We compare this model to the model above using two-fold cross validation of H-MCMC fits. To compare these models quantitatively, we compute the log posterior predictive ratio (lppr):

$$log\frac{P(\mathit{testdata}\mid M1,\mathit{traindata})}{P(\mathit{testdata}\mid M2\mathit{traindata})}$$

In the next model comparisons, we separate the influence of the most recent trial’s outcome from the influence of all trials further back in time. We implement this by replacing the model-based reinforcement learning agent (equations 6 & 7) with both a model-based win-stay/lose-switch agent (equation 11), and a new “lagged model-based” agent constructed by taking the value of Q_plan from one trial in the past and using it to guide decision-making on the current trial, so that the value of Q_lagged–mb used on each trial contains information about the outcomes of all past trials except the most recent one. Fits of this model therefore contain two parameters to quantify planning: β_ws/ls–mb for the influence of the most recent outcome, and β_lagged–mb for the influence of all trials further into the past.

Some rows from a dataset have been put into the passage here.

Source: an optimization exercise on an open RTL-to-GDS flow (aim: small area and a short achievable clock period). Production flows keep margins and buffers that such runs may drop.
The RTL was checked by simulation tests, not by an equivalence proof against the original design.
Power figures rest on the tool's default switching activity, not on a simulated workload.

`flow/constraint.sdc`:
```
create_clock -name core_clock -period 7.5 [get_ports {clk}]
set_input_delay 1.5000 -clock core_clock [delete_from_list [all_inputs] [get_ports {clk}]]
set_output_delay 1.5000 -clock core_clock [all_outputs]
set_load 0.01 [all_outputs]
```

For the second model comparison, we limit the influence of inactivation to only affect β_lagged–mb and β_bias– that is, to only affect the influence of distant past trials on choice behavior, as well as choice bias. For the this model comparison, we also allow inactivation to affect the memory multiplier m, allowing it to have separate effects on memory for distant past trials and on memory for the immediately previous trial. We compare both of these models to a model in which inactivation can have separate effects on the each of the components of behavior. We compute the log posterior predictive ratio using leave-one-out cross validation over sessions (i.e., we compute posteriors based on all of the dataset except for one session, and compute the lppr for that session using those posteriors, then repeat for all sessions).

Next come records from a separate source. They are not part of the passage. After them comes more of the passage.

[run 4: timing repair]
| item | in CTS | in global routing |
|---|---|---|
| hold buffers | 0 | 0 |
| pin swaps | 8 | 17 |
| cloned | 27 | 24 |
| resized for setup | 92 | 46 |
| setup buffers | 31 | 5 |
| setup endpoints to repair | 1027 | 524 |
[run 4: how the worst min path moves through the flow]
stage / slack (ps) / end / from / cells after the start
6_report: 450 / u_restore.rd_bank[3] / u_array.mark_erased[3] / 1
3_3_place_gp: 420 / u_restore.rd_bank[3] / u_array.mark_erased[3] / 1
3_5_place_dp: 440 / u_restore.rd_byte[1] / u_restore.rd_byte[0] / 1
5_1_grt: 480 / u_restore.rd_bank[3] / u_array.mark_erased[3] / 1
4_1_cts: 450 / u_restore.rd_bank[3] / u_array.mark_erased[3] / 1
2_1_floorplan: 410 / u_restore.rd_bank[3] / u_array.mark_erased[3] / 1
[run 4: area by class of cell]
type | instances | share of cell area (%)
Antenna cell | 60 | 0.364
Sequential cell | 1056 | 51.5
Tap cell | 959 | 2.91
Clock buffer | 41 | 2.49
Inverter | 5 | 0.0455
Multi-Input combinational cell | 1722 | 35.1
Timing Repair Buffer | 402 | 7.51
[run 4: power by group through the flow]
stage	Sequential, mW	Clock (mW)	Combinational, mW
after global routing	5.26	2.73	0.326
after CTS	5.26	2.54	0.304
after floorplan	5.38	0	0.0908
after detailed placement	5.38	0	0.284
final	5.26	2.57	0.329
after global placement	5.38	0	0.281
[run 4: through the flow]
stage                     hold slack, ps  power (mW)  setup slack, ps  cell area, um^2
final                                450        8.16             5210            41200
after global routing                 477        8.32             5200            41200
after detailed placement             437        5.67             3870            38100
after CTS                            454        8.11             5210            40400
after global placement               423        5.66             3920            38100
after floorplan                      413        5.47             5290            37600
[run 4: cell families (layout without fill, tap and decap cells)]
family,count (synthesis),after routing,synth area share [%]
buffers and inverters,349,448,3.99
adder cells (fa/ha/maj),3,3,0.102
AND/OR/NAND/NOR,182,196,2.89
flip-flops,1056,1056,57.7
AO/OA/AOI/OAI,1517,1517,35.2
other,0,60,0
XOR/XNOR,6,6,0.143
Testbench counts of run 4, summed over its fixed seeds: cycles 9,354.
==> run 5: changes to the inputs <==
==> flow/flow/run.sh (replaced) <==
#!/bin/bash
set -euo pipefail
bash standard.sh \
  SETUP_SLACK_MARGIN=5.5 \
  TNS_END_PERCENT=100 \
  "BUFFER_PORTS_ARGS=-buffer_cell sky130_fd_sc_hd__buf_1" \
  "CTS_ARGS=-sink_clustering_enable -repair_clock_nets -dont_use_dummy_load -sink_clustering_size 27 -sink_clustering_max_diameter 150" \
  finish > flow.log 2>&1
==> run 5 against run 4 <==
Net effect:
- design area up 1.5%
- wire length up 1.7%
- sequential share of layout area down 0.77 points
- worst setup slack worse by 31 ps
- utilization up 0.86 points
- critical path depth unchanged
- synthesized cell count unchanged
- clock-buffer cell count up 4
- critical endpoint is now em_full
Context: an optimization exercise on an open-source flow, tuned for small area, a short achievable clock period and few clock cycles per item. The choices shown serve that exercise and are no tape-out recipe.
In this exercise RTL edits were held to simulation tests only and were not proved equivalent to the original.

== the reference run ==
## aes_top
module aes_top #(
  parameter int ADDR_W = 8
) (
  input  logic              clk,
  input  logic              reset,
  input  logic [ADDR_W-1:0] awaddr,
  input  logic              awvalid,
  output logic              awready,
  input  logic [31:0]       wdata,
  input  logic [3:0]        wstrb,
  input  logic              wvalid,
  output logic              wready,
  output logic [1:0]        bresp,
  output logic              bvalid,
  input  logic              bready,
  input  logic [ADDR_W-1:0] araddr,
  input  logic              arvalid,
  output logic              arready,
  output logic [31:0]       rdata,
  output logic [1:0]        rresp,
  output logic              rvalid,
  input  logic              rready
);
  logic         start;        
  logic [127:0] key;
  logic [127:0] plaintext;
  logic         busy;         
  logic         done;         
  logic         finish;       
  ...
Size: about 5300 cells after synthesis, about 640 flip-flops, roughly 100 I/O pins, ~0.050 mm2 of cells after synthesis.
==> module aes_axil_write, before the edit <==
module aes_axil_write #(
  parameter int ADDR_W = 8
) (
  input  logic              clk,
  input  logic              reset,
  input  logic [ADDR_W-1:0] awaddr,
  input  logic              awvalid,
  output logic              awready,
  input  logic [31:0]       wdata,
  input  logic [3:0]        wstrb,
  input  logic              wvalid,
  output logic              wready,
  output logic [1:0]        bresp,
  output logic              bvalid,
  input  logic              bready,
  output logic              start,       
  output logic [127:0]      key,
  output logic [127:0]      plaintext,
  input  logic              busy
);
  localparam logic [ADDR_W-1:0] KEY_A  = ADDR_W'(aes_pkg::REG_KEY0);
  localparam logic [ADDR_W-1:0] PT_A   = ADDR_W'(aes_pkg::REG_PT0);
  localparam logic [ADDR_W-1:0] CTRL_A = ADDR_W'(aes_pkg::REG_CTRL);
  localparam logic [ADDR_W-1:0] STAT_A = ADDR_W'(aes_pkg::REG_STATUS);
  localparam logic [ADDR_W-1:0] CT_A   = ADDR_W'(aes_pkg::REG_CT0);
  logic         ready_q;   
  logic         accept;
  logic         is_key, is_pt, is_ctrl, is_stat, is_ct;
  logic         mapped;
  logic [1:0]   word;
  logic [127:0] key_q;
  logic [127:0] pt_q;
  assign accept  = awvalid && wvalid && ready_q;   
  assign awready = ready_q;
  assign wready  = ready_q;
  assign word    = awaddr[3:2];                                 
  assign is_key  = awaddr[ADDR_W-1:4] == KEY_A[ADDR_W-1:4];    
  assign is_pt   = awaddr[ADDR_W-1:4] == PT_A[ADDR_W-1:4];
  assign is_ct   = awaddr[ADDR_W-1:4] == CT_A[ADDR_W-1:4];     
  assign is_ctrl = awaddr[ADDR_W-1:2] == CTRL_A[ADDR_W-1:2];
  assign is_stat = awaddr[ADDR_W-1:2] == STAT_A[ADDR_W-1:2];   
  assign mapped  = is_key || is_pt || is_ctrl || is_stat || is_ct;
  assign start     = accept && is_ctrl && wdata[0] && !busy;
  assign key       = key_q;
  assign plaintext = pt_q;
  always_ff @(posedge clk or negedge reset)
  begin
    if (!reset)
    begin
      key_q <= '0;
      pt_q  <= '0;
    end
    else if (accept)
    begin
      for (int k = 0; k < 4; k++)
      begin
        if (wstrb[k] && is_key)
          key_q[32 * (3 - int'(word)) + 8*k +: 8] <= wdata[8*k +: 8];
        if (wstrb[k] && is_pt)
          pt_q[32 * (3 - int'(word)) + 8*k +: 8] <= wdata[8*k +: 8];
      end
    end
  end
  always_ff @(posedge clk or negedge reset)
  begin
    if (!reset)
    begin
      ready_q <= 1'b0;
      bvalid  <= 1'b0;
      bresp   <= aes_pkg::RESP_OKAY;
    end
    else if (accept)
    begin
      ready_q <= 1'b0;
      bvalid  <= 1'b1;   
      bresp   <= mapped ? aes_pkg::RESP_OKAY : aes_pkg::RESP_SLVERR;
    end
    else if (bvalid)
    begin
      if (bready)
      begin
        bvalid  <= 1'b0;
        ready_q <= 1'b1;
      end
    end
    else
      ready_q <= 1'b1;   
  end
endmodule
Context: an optimization exercise on an open-source flow, tuned for small area, a short achievable clock period and few clock cycles per item. The choices shown serve that exercise and are no tape-out recipe.
Where RTL was checked, it was by simulation tests only, not by an equivalence proof against the original.
For run 2, only the layout was checked, not whether the RTL still works.

==> flow/design.v, too long to show whole: its modules and the start of the top module <==
// module rgbxy_lin: 13 lines
// module rgbxy_mat: 1667 lines
// module rgbxy_div: 129 lines
// module rgb_to_xy_chromaticity: 115 lines
module rgb_to_xy_chromaticity (
    input  logic        i_clk,
    input  logic        i_rst_n,
    input  logic        i_s_tvalid,
    output logic        o_s_tready,
    input  logic [23:0] i_s_tdata,    
    output logic        o_m_tvalid,
    input  logic        i_m_tready,
    output logic [31:0] o_m_tdata,    
    output logic [0:0]  o_m_tuser     
);
  // ...
==> flow/run.sh <==
#!/bin/bash
# synth_recipe.tcl (not shown) runs the flow's synth.tcl, then flattens the netlist and writes it again
# the make line also repeats each setting of config.mk as NAME=value (left out here)
make -C /OpenROAD-flow-scripts/flow DESIGN_CONFIG=/design/flow/config.mk WORK_HOME=/design/flow/orfs CLKGATE_MAP_FILE= SYNTH_SCRIPT=/design/flow/synth_recipe.tcl finish
==> flow/config.mk <==
export PLATFORM = sky130hd
export DESIGN_NAME = rgb_to_xy_chromaticity
export DESIGN_NICKNAME = rgb_to_xy_chromaticity
export VERILOG_FILES = /design/flow/design.v
export SDC_FILE = /design/flow/constraint.sdc
export NUM_CORES = 4
export LEC_CHECK = 0
export CAP_MARGIN = 20
export CORE_MARGIN = 2
export CORE_UTILIZATION = 40
export SETUP_SLACK_MARGIN = 3.0
export SLEW_MARGIN = 20
==> flow/constraint.sdc <==
create_clock -name core_clock -period 8.0 [get_ports {i_clk}]
set_input_delay 1.6000 -clock core_clock [delete_from_list [all_inputs] [get_ports {i_clk}]]
set_output_delay 1.6000 -clock core_clock [all_outputs]
set_load 0.01 [all_outputs]
==> results.json, run 1 <==
{
  "status": "complete, no violations",
  "crit_fanout": 10,
  "rsz0062_at_grt": "true",
  "cp.required_ns": 8.74,
  "skew_ns": 0.1001,
  "holdWs_ns": 0.2474,
  "final-clk-cell-share_pct": 6.072,
  "synth-compound-area-share_pct": 10.90,
  "drv_cap": 0,
  "crit_buf_inv": 4,
  "synthTopCellsByArea": "dfxtp_1, fa_1, edfxtp_1",
  "slowest_delay_ns": 0.71,
  "start_kind": "flip-flop",
  "cts_setup_buffers": 32,
  "layout_commonest_cell": "dfxtp_1",
  "cts_hold_buffers": 0,
  "clock-sinks": 2714,
  "worst_path_max_delay_cell": "fa_1",
  "antennaDiodeCount": 7,
  "synth_area_leader_cell": "dfxtp_1",
  "slew_headroom_pct": 23.42,
  "multi_input_area_um2": 77570,
  "path_cells": "buf_4, inv_1, fa_1, inv_1, fa_1, fa_1, fa_1, fa_1, inv_1, fa_1",
  "hp-class": "reg -> reg",
  "ff_latch_area_um2": 60020,
  "nWellTaps": 4773,
  "rrSetupSlack_ns": 3.10,
  "core_um2": 358400,
  "grt_max_degree": 86,
  "layout.cells.non_filler": 17820,
  "grt_pass1_vias": 96690,
  "signal_buffers": 395,
  "grtUsageMet2_pct": 36.14,
  "synthArstFlopShare_pct": 0,
  "drt-met1-wl_um": 177400,
  "dieHeight_um": 603.5,
  "setup_viol": 0,
  "use_met1_pct": 30.62
}
Testbench counts, summed over its fixed seeds: cycles 16,128, items 16,000.
Context: an optimization exercise on an open-source flow, tuned for small area and a short achievable clock period. The choices shown serve that exercise and are no tape-out recipe. Where RTL was checked, it was by simulation tests only, not by an equivalence proof against the original. Power figures rest on the tool's default switching activity, not on a simulated workload.

## the baseline
==> flow/design.v <==
module y86_dmem_nor2 (
    input  logic a,
    input  logic b,
    output logic y
);
    assign y = ~(a | b);
endmodule
module y86_dmem_nor3 (
    input  logic a, b, c,
    output logic y
);
    assign y = ~(a | b | c);
endmodule
module y86_dmem_nor4 (
    input  logic a, b, c, d,
    output logic y
);
    assign y = ~(a | b | c | d);
endmodule
module y86_dmem_nand3 (
    input  logic a, b, c,
    output logic y
);
    assign y = ~(a & b & c);
endmodule
module y86_dmem_nand4 (
    input  logic a, b, c, d,
    output logic y
);
    assign y = ~(a & b & c & d);
endmodule
module y86_dmem_zero59 (
    input  logic [58:0] x,
    output logic [3:0]  z_n
);
    logic [14:0] g;    
    for (genvar k = 0; k < 14; k++) begin : g_l1
        y86_dmem_nor4 u_n (.a(x[4*k]), .b(x[4*k+1]), .c(x[4*k+2]), .d(x[4*k+3]), .y(g[k]));
    end
    y86_dmem_nor3 u_n14 (.a(x[56]), .b(x[57]), .c(x[58]), .y(g[14]));
    for (genvar j = 0; j < 3; j++) begin : g_l2
        y86_dmem_nand4 u_a (.a(g[4*j]), .b(g[4*j+1]), .c(g[4*j+2]), .d(g[4*j+3]), .y(z_n[j]));
    end
    y86_dmem_nand3 u_a3 (.a(g[12]), .b(g[13]), .c(g[14]), .y(z_n[3]));
endmodule
module y86_dmem_predec (
    input  logic [4:0] a,
    output logic [3:0] lo_n,
    output logic [5:0] hi_n
);
    for (genvar j = 0; j < 4; j++) begin : g_lo
        assign lo_n[j] = ~(a[1:0] == 2'(j));
    end
    for (genvar k = 0; k < 6; k++) begin : g_hi
        assign hi_n[k] = ~(a[4:2] == 3'(k));
    end
endmodule
module y86_dmem_seldec (
    input  logic [3:0]  lo_n,
    input  logic [5:0]  hi_n,
    output logic [19:0] sel
);
    for (genvar i = 0; i < 20; i++) begin : g_sel
        y86_dmem_nor2 u_n (.a(lo_n[(i + 1) % 4]), .b(hi_n[(i + 1) / 4]), .y(sel[i]));
    end
endmodule
module y86_dmem_inv (
    input  logic a,
    output logic y
);
    assign y = ~a;
endmodule
module y86_dmem_nand2 (
    input  logic a, b,
    output logic y
);
    assign y = ~(a & b);
endmodule
module y86_dmem_fpredec (
    input  logic [4:0] a,
    output logic [3:0] lo_n,
    output logic [5:0] hi_n
);
    logic [4:0] an;
    for (genvar b = 0; b < 5; b++) begin : g_inv
        y86_dmem_inv u_i (.a(a[b]), .y(an[b]));
    end
    for (genvar j = 0; j < 4; j++) begin : g_lo
        y86_dmem_nand2 u_n (
            .a(j[0] ? a[0] : an[0]), .b(j[1] ? a[1] : an[1]), .y(lo_n[j])
        );
    end
    for (genvar k = 0; k < 6; k++) begin : g_hi
        y86_dmem_nand3 u_n (
            .a(k[0] ? a[2] : an[2]), .b(k[1] ? a[3] : an[3]), .c(k[2] ? a[4] : an[4]),
            .y(hi_n[k])
        );
    end
endmodule
module y86_dmem_fdec (
    input  logic [4:0]  a,
    output logic [19:0] sel
);
    logic [3:0] lo_n;
    logic [5:0] hi_n;
    y86_dmem_fpredec u_p (.a(a), .lo_n(lo_n), .hi_n(hi_n));
    y86_dmem_seldec  u_s (.lo_n(lo_n), .hi_n(hi_n), .sel(sel));
endmodule
Background: an optimization exercise with open tools, aiming at small area, a short achievable clock period and few clock cycles per item. Do not read the settings as production practice. Only simulation tests tie the RTL to the original design; equivalence was not proved.

==> inputs of job 7000 <==
## stepper_ramp_period_generator
module stepper_ramp_period_generator (
	input  wire logic        clk,
	input  wire logic        arst_n,
	input  wire logic        s_tvalid,
	output logic             s_tready,
	input  wire logic [31:0] s_tdata,    
	input  wire logic        s_tuser,    
	output logic             m_tvalid,
	input  wire logic        m_tready,
	output logic      [23:0] m_tdata,    
	output logic             m_tlast,    
	input  wire logic        cfg_we,
	input  wire logic [1:0]  cfg_index,
	input  wire logic [55:0] cfg_data
);
clock: 12.0 ns
lec_check: 0
abc_area: 1
cap_margin: 20
core_margin: 2
core_utilization: 40
setup_slack_margin: 4.5
slew_margin: 20
tns_end_percent: 0
run.sh (not shown) runs the stock make flow with config.mk's settings and CLKGATE_MAP_FILE= SYNTH_SCRIPT=/design/flow/synth_recipe.tcl, a recipe that flattens the netlist after the stock synthesis.
==> inputs of job 3982, as changes to job 7000 <==
--- a/flow/config.mk
+++ b/flow/config.mk
@@ -10,3 +10,4 @@
 export CORE_MARGIN = 2
-export CORE_UTILIZATION = 40
+export CORE_UTILIZATION = 48
+export PLACE_DENSITY = 0.65
 export SETUP_SLACK_MARGIN = 4.5
==> tab_implementation.tex <==
\begin{tabular}{lr}
\hline
Metric & Value \\
\hline
\multicolumn{2}{l}{\textbf{Worst setup path}} \\
\quad Register-to-register setup slack & 4.27 ns \\
\quad Combined buffer and inverter count along the critical path & 7 \\
\multicolumn{2}{l}{\textbf{Finish}} \\
\quad Fraction of layout instances using a drive strength above 1 & 9.54\% \\
\quad Number of ordinary and repair buffers in the finished layout & 480 \\
\quad Final core utilization & 54.4\% \\
\multicolumn{2}{l}{\textbf{Status}} \\
\quad Status & finished clean \\
\multicolumn{2}{l}{\textbf{Timing}} \\
\quad Worst-margin pin slew & 1.43 ns \\
\multicolumn{2}{l}{\textbf{Global route}} \\
\quad Initial antenna violation count & 34 \\
\multicolumn{2}{l}{\textbf{Drt}} \\
\quad Total length of routed met3 wires & 57,900 µm \\
\hline
\end{tabular}
the above is filed under job 3982

==> tab_implementation.tex <==
\begin{tabular}{lr}
\hline
Metric & Value \\
\hline
\multicolumn{2}{l}{\textbf{Status}} \\
\quad Status & finished clean \\
\multicolumn{2}{l}{\textbf{Logic synthesis}} \\
\quad Post-synth EDFFs & 137 \\
\quad Share of synthesized flip-flops with an asynchronous set or reset & 47.3\% \\
\multicolumn{2}{l}{\textbf{Worst setup path}} \\
\quad Register-to-register setup slack & 4.42 ns \\
\quad Combined buffer and inverter count along the critical path & 6 \\
\multicolumn{2}{l}{\textbf{Finish}} \\
\quad Number of ordinary and repair buffers in the finished layout & between 600 and 700 \\
\quad Largest register FFs & 65 \\
\quad Leading cell type in the layout, fill and taps excluded & nand2\_1 \\
\multicolumn{2}{l}{\textbf{Drt}} \\
\quad Total length of routed met3 wires & roughly 53,000 µm \\
\multicolumn{2}{l}{\textbf{Timing}} \\
\quad Worst-margin pin slew & 1.33 ns \\
\hline
\end{tabular}
the above is filed under job 7000

Testbench counts of job 7000, summed over its fixed seeds: cycles 84,664, items 21,940.
Testbench counts of job 3982, summed over its fixed seeds: cycles 84,664, items 21,940.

Synthetic Behavioral Datasets: Inactivation Data

To generate synthetic behavioral datasets, we took the parameter estimates produced by the hierarchical model for each rat for orbitofrontal, hippocampus, and saline infusions. Parameters used for synthetic saline datasets were the average of the saline parameters produced by fitting the model to saline/hippocampus data and to saline/orbitofrontal (note that rat #6 did not complete any saline sessions – parameter estimates for this rat are still possible in the hierarchical model since they can be “filled in” based on infusion data and data from other rats). We used the reduced model in generative mode with these parameters, applying each parameter set to a simulated behavioral session consisting of 10,000 trials. We then applied the trial-history regression analysis to these synthetic datasets, and used the results for qualitative model checking, comparing them to the results of the same analysis run on the actual data.

Code and Data Availability

All software used for behavioral training will be available on the Brody lab website. Software used for data analysis, as well as raw and processed data, are available from the authors upon request.